HIV & Aging Clinical Recommendations

Chapter 6

Chronic Obstructive Pulmonary Disease in HIV and Aging

  • PLWH have an increased risk for several non-infected pulmonary conditions including chronic obstructive pulmonary disease (COPD).
     
  • COPD often manifests with radiographic emphysema in PLWH, and symptoms of COPD including cough and sputum production are more frequent in PLWH compared to persons without HIV.
     
  • As in persons without HIV, cigarette smoking is a major risk factor for COPD among PLWH, and supporting smoking cessation should be a high clinical priority in caring for PLWH.
     
  • In the absence of data from randomized, controlled trials studying the treatment of COPD in PLWH, current therapy of COPD in PLWH should follow the management guidelines proposed for the general population.
     
  • A careful review of drug-drug interactions between antiretrovirals used to treat HIV and controller medications or COPD is required.
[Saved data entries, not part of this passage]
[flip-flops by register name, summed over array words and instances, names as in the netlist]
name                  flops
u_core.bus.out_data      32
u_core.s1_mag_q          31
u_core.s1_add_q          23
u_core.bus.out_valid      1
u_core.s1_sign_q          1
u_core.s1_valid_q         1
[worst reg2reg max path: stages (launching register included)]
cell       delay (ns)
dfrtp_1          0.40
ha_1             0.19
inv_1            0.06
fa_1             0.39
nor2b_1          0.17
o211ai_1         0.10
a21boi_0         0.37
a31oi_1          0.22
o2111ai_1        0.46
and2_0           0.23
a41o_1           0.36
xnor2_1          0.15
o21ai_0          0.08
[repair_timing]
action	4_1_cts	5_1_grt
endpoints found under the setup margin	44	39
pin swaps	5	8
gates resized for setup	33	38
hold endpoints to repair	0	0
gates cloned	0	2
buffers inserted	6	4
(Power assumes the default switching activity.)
Individualized considerations of benefits and toxicities of therapies is also needed amongst PWH, particularly with regard to use of inhaled corticosteroids and their association with an increased risk of pneumonia.
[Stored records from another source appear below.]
### src/rtl/hazard_fwd_ctrl.sv
// Hazard/forwarding controller for a 5-stage MIPS pipeline: operand forwarding,
// stall/flush generation, MDU busy-window sequencing and a saturating stall counter.
module hazard_fwd_ctrl #(
  parameter int unsigned MDU_LAT = 8,
  parameter int unsigned CNT_W   = 32
) (
  input  logic             clk,
  input  logic             rst_n,
  input  logic [4:0]       rs_d,
  input  logic [4:0]       rt_d,
  input  logic [4:0]       rs_e,
  input  logic [4:0]       rt_e,
  input  logic [4:0]       write_reg_e,
  input  logic [4:0]       write_reg_m,
  input  logic [4:0]       write_reg_w,
  input  logic             reg_write_e,
  input  logic             reg_write_m,
  input  logic             reg_write_w,
  input  logic             mem_to_reg_e,
  input  logic             mem_to_reg_m,
  input  logic             branch_d,
  input  logic             pc_src_d,
  input  logic             jump_d,
  input  logic             hilo_read_d,
  input  logic             mdu_start_d,
  input  logic             mdu_start_e,
  output logic [1:0]       forward_a_e,
  output logic [1:0]       forward_b_e,
  output logic             forward_a_d,
  output logic             forward_b_d,
  output logic             stall_f,
  output logic             stall_d,
  output logic             flush_d,
  output logic             flush_e,
  output logic             mdu_busy,
  output logic [CNT_W-1:0] stall_cnt
);

  localparam int unsigned CW = $clog2(MDU_LAT + 1);

  typedef enum logic {IDLE, BUSY} state_t;

  state_t        state;
  logic [CW-1:0] cnt;

  logic          m_rs_e, w_rs_e, m_rt_e, w_rt_e;
  logic          m_rs_d, m_rt_d, e_rs_d, e_rt_d;
  logic          lw_stall, br_stall, hilo_stall, stall;
  logic [1:0]    fwd_a, fwd_b;

  // A stage supplies register r only if it writes a non-zero destination equal to r.
  function automatic logic match(input logic we, input logic [4:0] wr, input logic [4:0] r);
    return we && (wr != 5'd0) && (wr == r);
  endfunction

  always_comb begin
    m_rs_e = match(reg_write_m, write_reg_m, rs_e);
    w_rs_e = match(reg_write_w, write_reg_w, rs_e);
    m_rt_e = match(reg_write_m, write_reg_m, rt_e);
    w_rt_e = match(reg_write_w, write_reg_w, rt_e);
    m_rs_d = match(reg_write_m, write_reg_m, rs_d);
    m_rt_d = match(reg_write_m, write_reg_m, rt_d);
    e_rs_d = match(reg_write_e, write_reg_e, rs_d);
    e_rt_d = match(reg_write_e, write_reg_e, rt_d);
  end

  // M has priority over W; code 2'b11 is unreachable.
  always_comb begin
    fwd_a = 2'b00;
    fwd_b = 2'b00;
    if (m_rs_e)      fwd_a = 2'b10;
    else if (w_rs_e) fwd_a = 2'b01;
    if (m_rt_e)      fwd_b = 2'b10;
    else if (w_rt_e) fwd_b = 2'b01;
  end

  always_comb begin
    lw_stall   = mem_to_reg_e && (rt_e != 5'd0) && ((rt_e == rs_d) || (rt_e == rt_d));
    br_stall   = branch_d && (e_rs_d || e_rt_d || (mem_to_reg_m && (m_rs_d || m_rt_d)));
    hilo_stall = (hilo_read_d || mdu_start_d) && ((state == BUSY) || mdu_start_e);
    stall      = lw_stall || br_stall || hilo_stall;
  end

  // Everything is held at zero while reset is asserted, combinational paths included.
  always_comb begin
    forward_a_e = rst_n ? fwd_a : 2'b00;
    forward_b_e = rst_n ? fwd_b : 2'b00;
    forward_a_d = rst_n && m_rs_d;
    forward_b_d = rst_n && m_rt_d;
    stall_f     = rst_n && stall;
    stall_d     = rst_n && stall;
    flush_e     = rst_n && stall;
    flush_d     = rst_n && (pc_src_d || jump_d) && !stall;
    mdu_busy    = rst_n && (state == BUSY);
  end

  // MDU window: busy for MDU_LAT cycles after the issue cycle; re-issue while busy is ignored.
  always_ff @(posedge clk or negedge rst_n) begin
    if (!rst_n) begin
      state <= IDLE;
      cnt   <= '0;
    end else begin
      case (state)
        IDLE: begin
          if (mdu_start_e) begin
            state <= BUSY;
            cnt   <= CW'(MDU_LAT - 1);
          end
        end
        BUSY: begin
          if (cnt == '0) state <= IDLE;
          else           cnt   <= cnt - CW'(1);
        end
        default: state <= IDLE;
      endcase
    end
  end

  always_ff @(posedge clk or negedge rst_n) begin
    if (!rst_n)                          stall_cnt <= '0;
    else if (stall && (stall_cnt != '1)) stall_cnt <= stall_cnt + CNT_W'(1);
  end

endmodule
According to the Global Initiative for Chronic Obstructive Lung Diseases (GOLD), COPD is “characterized by persistent respiratory symptoms and airflow limitation that is due to airway and/or alveolar abnormalities usually caused by significant exposures to noxious particles or gases.”(GOLD 2020) COPD is common in PLWH, diagnosed in approximately 15-20%. HIV appears to increase risk for COPD.(Diaz, Clanton et al. 1992, Crothers, Butt et al. 2006, Crothers, Huang et al. 2011, Makinson, Hayot et al. 2018) Although not all studies have found a significant difference in the prevalence of COPD amongst those with and without HIV,(Ronit, Lundgren et al. 2018, Verboeket, Wit et al. 2019) a systematic review and meta-analysis of 30 studies found that the prevalence of COPD was significantly higher in PLWH than in persons without HIV, even after adjusting for cigarette smoking.(Bigna, Kenne et al. 2018)

Emphysema is a frequent manifestation of COPD in PLWH.(Diaz, King et al. 2000, Attia, Akgun et al. 2014, Guaraldi, Besutti et al. 2014) In a Veterans Affairs (VA)-based study, emphysema in PLWH was more severe and diffuse when compared to uninfected persons.(Attia, Akgun et al. 2014) Although HIV was not associated with an increased risk of emphysema in a Danish study (Ronit, Kristensen et al. 2018), the individuals without HIV in this study were significantly older than those with HIV. Further, the PLWH had ART initiated early and had higher CD4+ cell counts than those in the VA-based study. HIV is also associated with a greater risk of chronic bronchitis, another major subtype of COPD that is defined by the presence of cough with sputum production for three months for two consecutive years or more.(Diaz, Wewers et al. 2003)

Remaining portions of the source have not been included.